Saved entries
File: src/rtl/srs_unit.sv
module srs_unit
    import srs_pkg::*;
#(
    parameter int USE_MMU = 1,
    parameter int LOW_LAT = 1
) (
    input  logic               clk,
    input  logic               rst,
    input  logic               go,
    input  logic [IMM_W-1:0]   imm,
    output logic [SR_W-1:0]    rd_o,
    output logic [SR_W-1:0]    status_o,
    output logic [ACK_W-1:0]   ack_o,
    output logic               exc_o,
    output logic [CAUSE_W-1:0] cause_o
);
    localparam logic [SR_W-1:0] CARRY_M = SR_W'(1) << CARRY_BIT;

    srs_state_t st_q, st_d;
    logic [SR_W-1:0] mask;
    logic            trap;

    srs_mask_trim #(.USE_MMU(USE_MMU)) u_trim (
        .imm  (imm),
        .mask (mask)
    );

    srs_priv_chk #(.USE_MMU(USE_MMU)) u_priv (
        .user_mode (st_q.status[UM_BIT]),
        .mask      (mask),
        .trap      (trap)
    );

    always_comb begin
        st_d        = st_q;
        st_d.status = st_q.status | st_q.pend;
        st_d.pend   = '0;
        st_d.ack    = '0;
        st_d.exc    = 1'b0;
        if (go) begin
            st_d.rd = st_q.status;
            if (trap) begin
                st_d.exc   = 1'b1;
                st_d.cause = CAUSE_PRIV;
            end else begin
                st_d.status = st_d.status | (mask & CARRY_M);
                st_d.pend   = mask & ~CARRY_M;
                if ((LOW_LAT != 0) && mask[IE_BIT]) begin
                    st_d.ack = ACK_ON;
                end
            end
        end
    end

    always_ff @(posedge clk) begin
        if (rst) begin
            st_q <= '0;
        end else begin
            st_q <= st_d;
        end
    end

    assign rd_o     = st_q.rd;
    assign status_o = st_q.status;
    assign ack_o    = st_q.ack;
    assign exc_o    = st_q.exc;
    assign cause_o  = st_q.cause;
endmodule
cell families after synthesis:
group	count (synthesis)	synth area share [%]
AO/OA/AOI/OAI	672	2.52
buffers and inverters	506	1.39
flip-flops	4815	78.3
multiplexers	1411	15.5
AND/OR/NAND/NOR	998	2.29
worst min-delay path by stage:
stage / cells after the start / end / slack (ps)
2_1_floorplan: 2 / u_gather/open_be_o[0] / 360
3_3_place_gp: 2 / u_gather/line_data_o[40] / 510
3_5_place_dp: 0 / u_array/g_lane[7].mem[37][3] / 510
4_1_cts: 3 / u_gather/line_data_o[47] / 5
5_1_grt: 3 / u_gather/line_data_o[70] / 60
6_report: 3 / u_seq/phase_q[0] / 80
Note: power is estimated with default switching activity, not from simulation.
## src/rtl/smw_pkg.sv

```systemverilog
package smw_pkg;

    typedef enum logic {
        ST_IDLE  = 1'b0,
        ST_WRITE = 1'b1
    } smw_state_e;

    localparam int unsigned NUM_STROBES = 2;
    localparam int unsigned IDX_WE      = 0;
    localparam int unsigned IDX_CS      = 1;

endpackage

```

## src/rtl/smw_timing.sv

```systemverilog
module smw_timing
    import smw_pkg::*;
#(
    parameter int unsigned TW = 4,
    parameter int unsigned CW = TW + 2
) (
    input  logic [NUM_STROBES-1:0][TW-1:0] setup_i,
    input  logic [NUM_STROBES-1:0][TW-1:0] pulse_i,
    input  logic [TW-1:0]                  cycle_i,
    output logic [NUM_STROBES-1:0][CW-1:0] start_o,
    output logic [NUM_STROBES-1:0][CW-1:0] stop_o,
    output logic [CW-1:0]                  last_idx_o
);

    logic [NUM_STROBES-1:0][CW-1:0] eff_pulse;
    logic [CW-1:0]                  span_max;
    logic [CW-1:0]                  total_len;

    for (genvar g = 0; g < NUM_STROBES; g++) begin : g_strobe
        // a zero pulse is clamped to one clock
        always_comb begin
            if (pulse_i[g] == '0) begin
                eff_pulse[g] = CW'(1);
            end else begin
                eff_pulse[g] = CW'(pulse_i[g]);
            end
            start_o[g] = CW'(setup_i[g]);
            stop_o[g]  = CW'(setup_i[g]) + eff_pulse[g];
        end
    end

    // the access is stretched to cover both pulses
    always_comb begin
        span_max = (stop_o[IDX_WE] > stop_o[IDX_CS]) ? stop_o[IDX_WE] : stop_o[IDX_CS];
        total_len = (CW'(cycle_i) > span_max) ? CW'(cycle_i) : span_max;
        last_idx_o = total_len - CW'(1);
    end

    always_comb begin
        a_r4_pulse_nonzero: assert (stop_o[IDX_WE] > start_o[IDX_WE] && stop_o[IDX_CS] > start_o[IDX_CS])
            else $error("R4: strobe pulse of zero length");
    end

endmodule

```

## src/rtl/smw_fsm.sv

```systemverilog
module smw_fsm
    import smw_pkg::*;
#(
    parameter int unsigned CW = 6
) (
    input  logic          clk,
    input  logic          rst_n,
    input  logic          req_valid_i,
    input  logic [CW-1:0] last_idx_i,
    output smw_state_e    state_o,
    output logic [CW-1:0] phase_o,
    output logic          ready_o,
    output logic          accept_o
);

    smw_state_e    state_q, state_d;
    logic [CW-1:0] phase_q, phase_d;
    logic          at_last;

    always_comb begin
        at_last  = (state_q == ST_WRITE) && (phase_q == last_idx_i);
        ready_o  = (state_q == ST_IDLE) || at_last;
        accept_o = req_valid_i && ready_o;
    end

    always_comb begin
        state_d = state_q;
        phase_d = phase_q;
        unique case (state_q)
            ST_IDLE: begin
                if (accept_o) begin
                    state_d = ST_WRITE;
                    phase_d = '0;
                end
            end
            ST_WRITE: begin
                if (accept_o) begin
                    state_d = ST_WRITE;
                    phase_d = '0;
                end else if (at_last) begin
                    state_d = ST_IDLE;
                    phase_d = '0;
                end else begin
                    phase_d = phase_q + CW'(1);
                end
            end
            default: begin
                state_d = ST_IDLE;
                phase_d = '0;
            end
        endcase
    end

    always_ff @(posedge clk or negedge rst_n) begin
        if (!rst_n) begin
            state_q <= ST_IDLE;
            phase_q <= '0;
        end else begin
            state_q <= state_d;
            phase_q <= phase_d;
        end
    end

    assign state_o = state_q;
    assign phase_o = phase_q;

    a_r5_phase_in_range: assert property (@(posedge clk) disable iff (!rst_n)
        (state_q == ST_WRITE) |-> (phase_q <= last_idx_i))
        else $error("R5: phase past the last index");

    a_r8_no_gap: assert property (@(posedge clk) disable iff (!rst_n)
        (at_last && req_valid_i) |=> (state_q == ST_WRITE && phase_q == '0))
        else $error("R8: back-to-back access did not restart at phase 0");

endmodule

```

## src/rtl/smw_strobes.sv

```systemverilog
module smw_strobes
    import smw_pkg::*;
#(
    parameter int unsigned CW = 6
) (
    input  logic                           clk,
    input  logic                           rst_n,
    input  smw_state_e                     state_i,
    input  logic [CW-1:0]                  phase_i,
    input  logic [NUM_STROBES-1:0][CW-1:0] start_i,
    input  logic [NUM_STROBES-1:0][CW-1:0] stop_i,
    input  logic                           we_ctrl_i,
    output logic                           we_n_o,
    output logic                           cs_n_o,
    output logic                           doe_o
);

    logic [NUM_STROBES-1:0] active;
    logic [CW-1:0]          drive_from;

    for (genvar g = 0; g < NUM_STROBES; g++) begin : g_win
        always_comb begin
            active[g] = (state_i == ST_WRITE) &&
                        (phase_i >= start_i[g]) && (phase_i < stop_i[g]);
        end
    end

    // data drive begins after the setup of the controlling strobe
    always_comb begin
        drive_from = we_ctrl_i ? start_i[IDX_WE] : start_i[IDX_CS];
        we_n_o = !active[IDX_WE];
        cs_n_o = !active[IDX_CS];
        doe_o  = (state_i == ST_WRITE) && (phase_i >= drive_from);
    end

    a_r6_data_under_we: assert property (@(posedge clk) disable iff (!rst_n)
        (we_ctrl_i && !we_n_o) |-> doe_o)
        else $error("R6: write-enable low without data drive");

    a_r6_data_under_cs: assert property (@(posedge clk) disable iff (!rst_n)
        (!we_ctrl_i && !cs_n_o) |-> doe_o)
        else $error("R6: chip-select low without data drive");

endmodule

```

## src/rtl/smw_write_seq.sv

```systemverilog
module smw_write_seq
    import smw_pkg::*;
#(
    parameter int unsigned AW = 16,
    parameter int unsigned DW = 16,
    parameter int unsigned TW = 4
) (
    input  logic            clk,
    input  logic            rst_n,
    input  logic [TW-1:0]   cfg_we_setup,
    input  logic [TW-1:0]   cfg_we_pulse,
    input  logic [TW-1:0]   cfg_cycle,
    input  logic [TW-1:0]   cfg_cs_setup,
    input  logic [TW-1:0]   cfg_cs_pulse,
    input  logic            cfg_we_ctrl,
    input  logic            req_valid,
    output logic            req_ready,
    input  logic [AW-1:0]   req_addr,
    input  logic [DW-1:0]   req_data,
    input  logic [DW/8-1:0] req_be,
    output logic [AW-1:0]   mem_addr,
    output logic [DW/8-1:0] mem_be_n,
    output logic [DW-1:0]   mem_dout,
    output logic            mem_doe,
    output logic            mem_we_n,
    output logic            mem_cs_n
);

    localparam int unsigned CW = TW + 2;
    localparam int unsigned BW = DW / 8;

    logic [NUM_STROBES-1:0][TW-1:0] setup_vec;
    logic [NUM_STROBES-1:0][TW-1:0] pulse_vec;
    logic [NUM_STROBES-1:0][CW-1:0] start_vec;
    logic [NUM_STROBES-1:0][CW-1:0] stop_vec;
    logic [CW-1:0]                  last_idx;
    smw_state_e                     state;
    logic [CW-1:0]                  phase;
    logic                           accept;

    logic [AW-1:0] addr_q;
    logic [DW-1:0] data_q;
    logic [BW-1:0] be_q;

    always_comb begin
        setup_vec[IDX_WE] = cfg_we_setup;
        setup_vec[IDX_CS] = cfg_cs_setup;
        pulse_vec[IDX_WE] = cfg_we_pulse;
        pulse_vec[IDX_CS] = cfg_cs_pulse;
    end

    smw_timing #(.TW(TW), .CW(CW)) u_timing (
        .setup_i    (setup_vec),
        .pulse_i    (pulse_vec),
        .cycle_i    (cfg_cycle),
        .start_o    (start_vec),
        .stop_o     (stop_vec),
        .last_idx_o (last_idx)
    );

    smw_fsm #(.CW(CW)) u_fsm (
        .clk         (clk),
        .rst_n       (rst_n),
        .req_valid_i (req_valid),
        .last_idx_i  (last_idx),
        .state_o     (state),
        .phase_o     (phase),
        .ready_o     (req_ready),
        .accept_o    (accept)
    );

    smw_strobes #(.CW(CW)) u_strobes (
        .clk       (clk),
        .rst_n     (rst_n),
        .state_i   (state),
        .phase_i   (phase),
        .start_i   (start_vec),
        .stop_i    (stop_vec),
        .we_ctrl_i (cfg_we_ctrl),
        .we_n_o    (mem_we_n),
        .cs_n_o    (mem_cs_n),
        .doe_o     (mem_doe)
    );

    // request fields are captured once per access
    always_ff @(posedge clk or negedge rst_n) begin
        if (!rst_n) begin
            addr_q <= '0;
            data_q <= '0;
            be_q   <= '0;
        end else if (accept) begin
            addr_q <= req_addr;
            data_q <= req_data;
            be_q   <= req_be;
        end
    end

    assign mem_addr = addr_q;
    assign mem_dout = data_q;
    assign mem_be_n = ~be_q;

    a_r7_bus_stable: assert property (@(posedge clk) disable iff (!rst_n)
        (state == ST_WRITE && !accept) |=> ($stable(mem_addr) && $stable(mem_dout) && $stable(mem_be_n)))
        else $error("R7: bus values moved inside an access");

    a_r9_release: assert property (@(posedge clk) disable iff (!rst_n)
        (state == ST_WRITE && req_ready && !req_valid) |=> (mem_we_n && mem_cs_n && !mem_doe && req_ready))
        else $error("R9: strobes not released after the last access");

endmodule

```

> _EXERCISE GOAL_
In the entries above, find each line that includes the string "default" and copy it.

> _PROBLEM SOLUTION_
Note: power is estimated with default switching activity, not from simulation.
            default: begin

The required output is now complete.